• Instructions for the task: Within the entries below, the lines from the one with "as the antecedent." through the one with "package mstm_pkg;" are to be set down exactly, both ends kept.

• Input for this task:
### src/hdl/assert_macros.svh
//------------------------------------------------------------------------------
// Assertion macros shared by the mixer RTL.
//------------------------------------------------------------------------------
`ifndef ASSERT_MACROS_SVH
`define ASSERT_MACROS_SVH

// The consequent must hold in the same cycle as the antecedent.
`define ASSERT_NOW(label, clk, rst, ante, cons, msg) \
   label: assert property (@(posedge clk) disable iff (rst) (ante) |-> (cons)) \
      else $error(msg);

// The consequent must hold in the cycle after the antecedent.
`define ASSERT_NEXT(label, clk, rst, ante, cons, msg) \
   label: assert property (@(posedge clk) disable iff (rst) (ante) |=> (cons)) \
      else $error(msg);

`endif

### src/hdl/mstm_pkg.sv
`timescale 1ns / 1ps
//------------------------------------------------------------------------------
// mstm_pkg
// Types, constants and arithmetic helpers of the mono to surround matrix mixer.
//------------------------------------------------------------------------------
package mstm_pkg;

   // Sizes of the delay store.
   localparam int MAX_DELAY = 4096;
   localparam int DELAY_AW  = $clog2(MAX_DELAY);
   localparam int LENE_W    = DELAY_AW + 1;

   // Field and register widths.
   localparam int SAMPLE_W = 16;
   localparam int COEF_W   = 18;
   localparam int WET_W    = 8;
   localparam int DRY_W    = 17;
   localparam int LEN_W    = 13;
   localparam int HIST_W   = 24;
   localparam int CSR_DW   = 18;
   localparam int CSR_IW   = 3;

   // Shared multiplier: 25 x 18 signed.
   localparam int MA_W   = 25;
   localparam int MB_W   = 18;
   localparam int PROD_W = MA_W + MB_W;
   localparam int ACC_W  = PROD_W + 2;
   localparam int RND_W  = ACC_W - 16;
   localparam int WIDE_W = RND_W + 1;

   // Queue between front and back.
   localparam int QUEUE_DEPTH = 2;
   localparam int QPTR_W      = (QUEUE_DEPTH > 1) ? $clog2(QUEUE_DEPTH) : 1;
   localparam int QCNT_W      = $clog2(QUEUE_DEPTH + 1);

   // Command codes.
   localparam logic CMD_PROCESS = 1'b0;
   localparam logic CMD_PASS    = 1'b1;

   // Register indexes.
   localparam logic [CSR_IW-1:0] REG_BAND_GAIN    = 3'd0;
   localparam logic [CSR_IW-1:0] REG_FEEDBACK_ONE = 3'd1;
   localparam logic [CSR_IW-1:0] REG_FEEDBACK_TWO = 3'd2;
   localparam logic [CSR_IW-1:0] REG_WET_GAIN     = 3'd3;
   localparam logic [CSR_IW-1:0] REG_DRY_GAIN     = 3'd4;
   localparam logic [CSR_IW-1:0] REG_DELAY_LENGTH = 3'd5;

   // Register reset values.
   localparam logic [WET_W-1:0] WET_GAIN_RESET     = 8'd90;
   localparam logic [DRY_W-1:0] DRY_GAIN_RESET     = 17'd46600;
   localparam logic [LEN_W-1:0] DELAY_LENGTH_RESET = 13'd344;

   // Saturation bounds.
   localparam logic signed [WIDE_W-1:0] S16_MAX = WIDE_W'(32767);
   localparam logic signed [WIDE_W-1:0] S16_MIN = -WIDE_W'(32768);
   localparam logic signed [WIDE_W-1:0] S24_MAX = WIDE_W'(8388607);
   localparam logic signed [WIDE_W-1:0] S24_MIN = -WIDE_W'(8388608);

   typedef struct packed {
      logic signed [COEF_W-1:0] band_gain;
      logic signed [COEF_W-1:0] feedback_one;
      logic signed [COEF_W-1:0] feedback_two;
      logic [WET_W-1:0]         wet_gain;
      logic [DRY_W-1:0]         dry_gain;
      logic [LEN_W-1:0]         delay_length;
   } mstm_cfg_type;

   // One classified transaction waiting for the back end.
   typedef struct packed {
      logic                       pass;
      logic signed [SAMPLE_W-1:0] sample;
   } mstm_item_type;

   // Divide by 2^16 with rounding half up.
   function automatic logic signed [RND_W-1:0] round16(input logic signed [ACC_W-1:0] v);
      logic signed [ACC_W-1:0] a;
      a = v + ACC_W'(32768);
      return a[ACC_W-1:16];
   endfunction

   function automatic logic signed [SAMPLE_W-1:0] sat16(input logic signed [WIDE_W-1:0] v);
      logic signed [SAMPLE_W-1:0] r;
      if (v > S16_MAX) begin
         r = S16_MAX[SAMPLE_W-1:0];
      end else if (v < S16_MIN) begin
         r = S16_MIN[SAMPLE_W-1:0];
      end else begin
         r = v[SAMPLE_W-1:0];
      end
      return r;
   endfunction

   function automatic logic signed [HIST_W-1:0] sat24(input logic signed [WIDE_W-1:0] v);
      logic signed [HIST_W-1:0] r;
      if (v > S24_MAX) begin
         r = S24_MAX[HIST_W-1:0];
      end else if (v < S24_MIN) begin
         r = S24_MIN[HIST_W-1:0];
      end else begin
         r = v[HIST_W-1:0];
      end
      return r;
   endfunction

endpackage

### src/hdl/mstm_req_if.sv
`timescale 1ns / 1ps
//------------------------------------------------------------------------------
// mstm_req_if
// Input channel: one mono sample and its command per transaction.
//------------------------------------------------------------------------------
interface mstm_req_if;
   import mstm_pkg::*;

   logic                       valid;
   logic                       ready;
   logic                       command;
   logic signed [SAMPLE_W-1:0] sample;

   modport source (output valid, output command, output sample, input ready);
   modport sink   (input valid, input command, input sample, output ready);
endinterface

### src/hdl/mstm_front.sv
`timescale 1ns / 1ps
`include "assert_macros.svh"
//------------------------------------------------------------------------------
// mstm_front
// Accepts input transactions, classifies them as pass-through or process and
// holds them in a short queue for the back end.
//------------------------------------------------------------------------------
module mstm_front (
   input  logic                    clock,
   input  logic                    reset,
   mstm_req_if.sink                req,
   input  logic                    clear_busy,
   output logic                    q_valid,
   output mstm_pkg::mstm_item_type q_item,
   input  logic                    q_pop
);
   import mstm_pkg::*;

   mstm_item_type     q_mem_ff [QUEUE_DEPTH];
   logic [QPTR_W-1:0] wr_ptr_ff, wr_ptr_in;
   logic [QPTR_W-1:0] rd_ptr_ff, rd_ptr_in;
   logic [QCNT_W-1:0] count_ff, count_in;
   logic              push;
   mstm_item_type     new_item;

   // Accept while there is room and the delay store is not being cleared.
   assign req.ready = !clear_busy && (count_ff < QCNT_W'(QUEUE_DEPTH));
   assign push      = req.valid && req.ready;

   // Classify the incoming command.
   always_comb begin
      new_item.pass   = (req.command == CMD_PASS);
      new_item.sample = req.sample;
   end

   assign q_valid = (count_ff != '0);
   assign q_item  = q_mem_ff[rd_ptr_ff];

   // Pointer and fill count update.
   always_comb begin
      wr_ptr_in = wr_ptr_ff;
      rd_ptr_in = rd_ptr_ff;
      count_in  = count_ff;
      if (push) begin
         wr_ptr_in = (wr_ptr_ff == QPTR_W'(QUEUE_DEPTH - 1)) ? '0 : wr_ptr_ff + 1'b1;
      end
      if (q_pop) begin
         rd_ptr_in = (rd_ptr_ff == QPTR_W'(QUEUE_DEPTH - 1)) ? '0 : rd_ptr_ff + 1'b1;
      end
      if (push && !q_pop) begin
         count_in = count_ff + 1'b1;
      end else if (q_pop && !push) begin
         count_in = count_ff - 1'b1;
      end
   end

   always_ff @(posedge clock) begin
      if (reset) begin
         wr_ptr_ff <= '0;
         rd_ptr_ff <= '0;
         count_ff  <= '0;
      end else begin
         wr_ptr_ff <= wr_ptr_in;
         rd_ptr_ff <= rd_ptr_in;
         count_ff  <= count_in;
      end
   end

   // Queue storage carries payload only.
   always_ff @(posedge clock) begin
      if (push) begin
         q_mem_ff[wr_ptr_ff] <= new_item;
      end
   end

   `ASSERT_NOW(a_pop_nonempty, clock, reset, q_pop, count_ff != '0, "pop from empty queue")
   `ASSERT_NEXT(a_count_grows, clock, reset, push && !q_pop, count_ff == $past(count_ff) + 1'b1, "queue count did not follow a push")

endmodule

### src/flat_wrapper.sv
// flat-port wrapper written by rule: the top's interface ports become plain ports
module mstm_front_flat import mstm_pkg::*;
  (clock, reset, clear_busy, q_valid, q_item, q_pop, req_valid, req_command, req_sample, req_ready);
  mstm_req_if req_i ();
  input  logic clock;
  input  logic reset;
  input  logic clear_busy;
  output logic q_valid;
  output mstm_pkg::mstm_item_type q_item;
  input  logic q_pop;
  input wire logic [$bits(req_i.valid)-1:0] req_valid;
  input wire logic [$bits(req_i.command)-1:0] req_command;
  input wire logic [$bits(req_i.sample)-1:0] req_sample;
  output wire logic [$bits(req_i.ready)-1:0] req_ready;
  assign req_i.valid = req_valid;
  assign req_i.command = req_command;
  assign req_i.sample = req_sample;
  assign req_ready = req_i.ready;
  mstm_front u_core (.clock(clock), .reset(reset), .req(req_i), .clear_busy(clear_busy), .q_valid(q_valid), .q_item(q_item), .q_pop(q_pop));
endmodule
### config.mk
export PLATFORM = sky130hd
export DESIGN_NAME = mstm_front_flat
export DESIGN_NICKNAME = d
export VERILOG_FILES = /design/src/hdl/mstm_pkg.sv /design/src/hdl/mstm_req_if.sv /design/src/hdl/mstm_front.sv /design/src/flat_wrapper.sv
export VERILOG_INCLUDE_DIRS = /design/src /design/src/hdl
export SDC_FILE = /design/constraint.sdc
export NUM_CORES = 1
export LEC_CHECK = 0
export BUFFER_PORTS_ARGS = -buffer_cell sky130_fd_sc_hd__buf_4
export CORE_MARGIN = 2
export CORE_UTILIZATION = 40
export DETAILED_ROUTE_END_ITERATION = 12
export PLACE_DENSITY = 0.76
export SKIP_CTS_REPAIR_TIMING = 1
export SYNTH_ARGS = -nofsm -noshare
export SYNTH_HDL_FRONTEND = slang
export SYNTH_SLANG_ARGS = --single-unit
### constraint.sdc
create_clock -name clock -period 2.15 [get_ports clock]
set_input_delay 0.1075 -clock clock [delete_from_list [all_inputs] [get_ports clock]]
set_output_delay 0.1075 -clock clock [all_outputs]
set_load 0.05 [all_outputs]
* Word-level counts from Yosys, hierarchy flattened
Memories as Yosys holds them, arrays and structs flattened. A register that Yosys moved wholly into a read port is not among the register bits.
Cells that the tools add are included.
W data, S select, Z words.
** Storage, ports and cells
- Register bits :: 4
- RAM bits :: 34
- Bits of input ports :: 22
- Output and inout bits :: 19
- Word-level logic and storage cells :: 26
- Memories :: 1
** Cells by class
- $add $sub $neg :: 4
- $lt $le $gt $ge :: 1
- Mux-type cells :: 8
- Reductions and logical operators :: 9
** Memory list
- u_core.q_mem_ff :: words 2, bits a word 17, rd ports 1, clocked after Yosys merged registers in 1, write ports 1, RTL line mstm_front.sv:19 : mstm_item_type q_mem_ff [QUEUE_DEPTH];
** Operator list (number)
- $mux W1 :: 6
- $logic_and A1 B1 Y1 :: 4
- $mux W2 :: 2
- $reduce_bool A2 Y1 :: 2
- $logic_not A1 Y1 :: 3
- $add A1 B1 Y1 const B :: 2
- $add A2 B1 Y2 const B :: 1
- $lt A2 B2 Y1 const B :: 1
- $sub A2 B1 Y2 const B :: 1

* Longest topological paths before layout
Gate-level depths: netlist of the first run.
- Word-level depth :: 7
- Gate-level depth with buffers :: 5
- Mapped depth without buffers :: 5

* Least setup slack after synthesis of the first run
No wires, ideal clock.
- Path type :: register to register
- Start :: register u_core.count_ff[1]
- End :: memory u_core.q_mem_ff[0][0] in the netlist's numbering (enable)
- Setup time :: 0.392 ns
- Arrival :: 1.420 ns
- Required time :: 1.758 ns
- Setup slack :: 0.337 ns
- Stages on the path, launching flop included :: 3
- Path buffers :: 0
- Period minus slack after synthesis :: 1.813 ns
- Path through :: dfxtp_1 nor3b_4 nor2b_1
** Between the ends
- Word-level cells in the longest chain between the ends :: 5
** Ends and longest elaborated chain
- start: declaration :: RTL line mstm_front.sv:22 : logic [QCNT_W-1:0] count_ff, count_in;
- start signal: assignment :: RTL line mstm_front.sv:65 : count_ff <= count_in;
- $lt A2 B2 Y1 :: RTL line mstm_front.sv:27 : assign req.ready = !clear_busy && (count_ff < QCNT_W'(QUEUE_DEPTH));
- $logic_and A1 B1 Y1 :: RTL line mstm_front.sv:27
- $logic_and A1 B1 Y1 :: RTL line mstm_front.sv:28 : assign push = req.valid && req.ready;
- $mux W1 :: RTL line mstm_front.sv:71 : if (push) begin
- $mux W1 (not written as such) :: RTL line mstm_front.sv:72 : q_mem_ff[wr_ptr_ff] <= new_item;
- end: declaration :: RTL line mstm_front.sv:19
Every way passes these cells.

==> impl_results.md, run 1 <==
* Status: finished, final reports clean
* CTS buffer count at 5
* Top post-synthesis cells by area: edfxtp_1 70%, mux2_2 13%, dfxtp_1 6.9%, nor2_1 1.3%, nor3b_4 1.3%
* Sequential area share after synthesis at 0.772
* Slew HR at 0.850
* Area growth syn-to-layout at 41.8%
* Antenna diodes at 0
* Fill cells at 275
* Critical Path Slowest Stage Cell: mux2_2
* Final wirelength at ~2500 um
* Root Driver: clkbuf_4
* Cell seen most often among critical-path stages: buf_4
* CP Data Arrival Time at 1.45 ns
* Grt total ovfl at 0
* Finish-stage setup viols at 0
* Critical path class: flip-flop to primary output
* Final Hold Viols at 0
* Num ports at a little over 40
* Initial Util at 0.425
* Final worst setup slack at about 0.60 ns
* Worst slew pin tran at roughly 0.22 ns
* Area leader, netlist: edfxtp_1
* Worst-path clk slew at about 0.09 ns
* Max incr delay on CP at roughly 0.37 ns
* Final period util at 0.723
* Worst VDD drop at 0.401 mV
* Syn nets at 99
* Yosys top cell area share at 0.703
* Synthesized area at approximately 1500 um^2
* Max H-tree Level at 2
* Largest net degree at the start of global routing at 18
* Worst path top cell family by delay: buffers and inverters
* CP Buf/Inv Count at 2
* Syn_area_per_cell at 19.1 um^2
* Worst hold-check path type: input port to flip-flop
* Critical Path End Type: primary output
* Syn. warnings at 0
* GR Util All Layers at 0.128
* Unrepaired setup endpoints after global routing: false
* Clock Skews at 0.00807 ns
* Critical Path Fanout Max at 17
* GPL Wtd Cong at 0.595
* CTS tree: built
* Clock sinks at 39
* Setup TNS at 0 ns
* Fmax at between 0.6 and 0.7 GHz
* Die Wd at 64.3 um
* Maximum root-to-sink buffer count at 2
* Via count at between 800 and 900
* Share of cells above drive strength 1 at 0.490
* Distinct cell type count after synthesis at 17
* Final antenna-violating net count at 0
* Vias in the first global route at about 830
* Average vias per placed instance at 4.57
* Min Tclk post-route at 1.55 ns
* Clk_lat worst skew at 0.33 ns
* Num rows at 21
* Dpl hpwl at between 1500 and 2000 um
* Power per cell area at approximately 800 nW/um^2
* WL/cell at 13.3 um
* Worst Path Required at 2.04 ns
* Antenna violations before repair at 0
* Layout Nets at 165
* Leak pwr at a little under 0.8 nW
* Syn Inst Count at 76
* Core area at approximately 3400 um^2
* Worst path cell trace: buf_4 > mux2_2 > buf_4
* Drt first pass iters at 3
* Die Footprint at a little over 4000 um^2
* Post-route DRC at 0
* Place WS at approximately 0.7 ns
* Fin. max-slew vios at 0
* #FFs+latches synth at 39
* First-pass GRT wire length at 3690 um
* Type of origin of the critical path: flip-flop
* Max cap viols at 0
* DRT iter0 DRCs at 26
* Die height at ~64 um
* Port buffer count at 40
[layout make-up]
cell class              instances  area (um^2)  area share
flip-flops and latches         39         1120       0.544
repair buffers                 61          503       0.244
multi-input cells              34          314       0.152
well taps                      46         57.6      0.0279
clock buffers                   7         55.1      0.0267
clock inverters                 1         5.00     0.00243
inverters                       1         3.75     0.00182
[power by group]
group / total (W) / switching (W) / internal, W
Clock: 0.000374 / 0.000216 / 0.000159
Combinational: 0.000380 / 0.000225 / 0.000155
Sequential: 0.000887 / 0.0000184 / 0.000869
[synth_stat cells]
master,count
edfxtp_1,34
mux2_2,17
dfxtp_1,5
nor2_1,5
xnor2_1,2
xor2_1,2
a21oi_1,1
and2_1,1
buf_2,1
buf_6,1
ha_1,1
inv_1,1
nor2b_1,1
nor3b_4,1
o21ai_0,1
or2_2,1
or3_1,1
[sequential cells by signal, indices dropped and copies added (netlist names), named ones only]
register,flops
u_core.q_mem_ff,34
u_core.count_ff,2
u_core.rd_ptr_ff,1
u_core.wr_ptr_ff,1
[metal layers]
layer  track usage  share of wire
met1         0.114           0.36
met4        0.0878          0.026
met3        0.0352          0.045
met2         0.242           0.57
met5             0              0
[layout by cell type (no fill, tap or decap), types with 2 or more instances in the layout]
master,n
edfxtp_1,34
dlygate4sd3_1,18
dfxtp_1,5
xor2_1,2
xnor2_1,2
nor2_1,5
clkbuf_4,5
mux2_2,17
buf_4,43
[through the flow]
step	hold WS, ns	area, um^2	power, W	cells	util
final	0.0435	2060	0.00164	189	0.603
after global routing	0.0378	2060	0.00172	189	0.603
after CTS	-0.0708	1880	0.00164	171	0.550
after detailed placement	0.295	1820	0.00126	163	0.533
after global placement	0.294	1820	0.00125	163	0.533
after floorplan	0.177	1450	0.00115	76	-
[worst register-to-register path, cell delays in order, from the launching register on]
cell	delay, ns
dfxtp_1	0.37
nor3b_4	0.27
ha_1	0.30
or3_1	0.35
a21oi_1	0.14
[cell families after synthesis]
| group | after synthesis | synth area share |
|---|---|---|
| buffers and inverters | 3 | 0.0138 |
| AOI/OAI and AO/OA | 2 | 0.00688 |
| xor gates and xnor gates | 4 | 0.0241 |
| adders and majority gates | 1 | 0.00861 |
| muxes | 17 | 0.132 |
| DFF | 39 | 0.772 |
| and+or+nand+nor | 10 | 0.0431 |
[final timing paths]
path / start / to / slack (ns) / cells past startpoint
setup / recovery: flip-flop / q_item[0] / 0.60 / 3
setup reg to reg: u_core.count_ff[1] / u_core.count_ff[1] / 0.66 / 4
hold / removal: q_pop / flip-flop / 0.04 / 3
hold reg to reg: u_core.rd_ptr_ff / flip-flop / 0.53 / 2
Note: power is estimated with default switching activity, not from simulation.
==> run 2, diff against run 1 <==
--- a/config.mk
+++ b/config.mk
@@ -6,11 +6,12 @@
 export SDC_FILE = /design/constraint.sdc
 export NUM_CORES = 1
 export LEC_CHECK = 0
+export ABC_AREA = 1
 export BUFFER_PORTS_ARGS = -buffer_cell sky130_fd_sc_hd__buf_4
 export CORE_MARGIN = 2
 export CORE_UTILIZATION = 40
 export DETAILED_ROUTE_END_ITERATION = 12
-export PLACE_DENSITY = 0.76
+export PLACE_DENSITY = 0.78
 export SKIP_CTS_REPAIR_TIMING = 1
 export SYNTH_ARGS = -nofsm -noshare
 export SYNTH_HDL_FRONTEND = slang
==> constraint.sdc (replaced) <==
create_clock -name clock -period 1.3 [get_ports clock]
set_input_delay 0.065 -clock clock [delete_from_list [all_inputs] [get_ports clock]]
set_output_delay 0.065 -clock clock [all_outputs]
set_load 0.05 [all_outputs]
==> run 2 against run 1 <==
Net effect: the flow now finishes with violations (setup timing); largest cell class unchanged; area after synthesis increased by 4.3%; sequential cell count unchanged; count of clock-buffer cells in the layout decreased by 1.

• Output:
// The consequent must hold in the same cycle as the antecedent.
`define ASSERT_NOW(label, clk, rst, ante, cons, msg) \
   label: assert property (@(posedge clk) disable iff (rst) (ante) |-> (cons)) \
      else $error(msg);

// The consequent must hold in the cycle after the antecedent.
`define ASSERT_NEXT(label, clk, rst, ante, cons, msg) \
   label: assert property (@(posedge clk) disable iff (rst) (ante) |=> (cons)) \
      else $error(msg);

`endif

### src/hdl/mstm_pkg.sv
`timescale 1ns / 1ps
//------------------------------------------------------------------------------
// mstm_pkg
// Types, constants and arithmetic helpers of the mono to surround matrix mixer.
//------------------------------------------------------------------------------
package mstm_pkg;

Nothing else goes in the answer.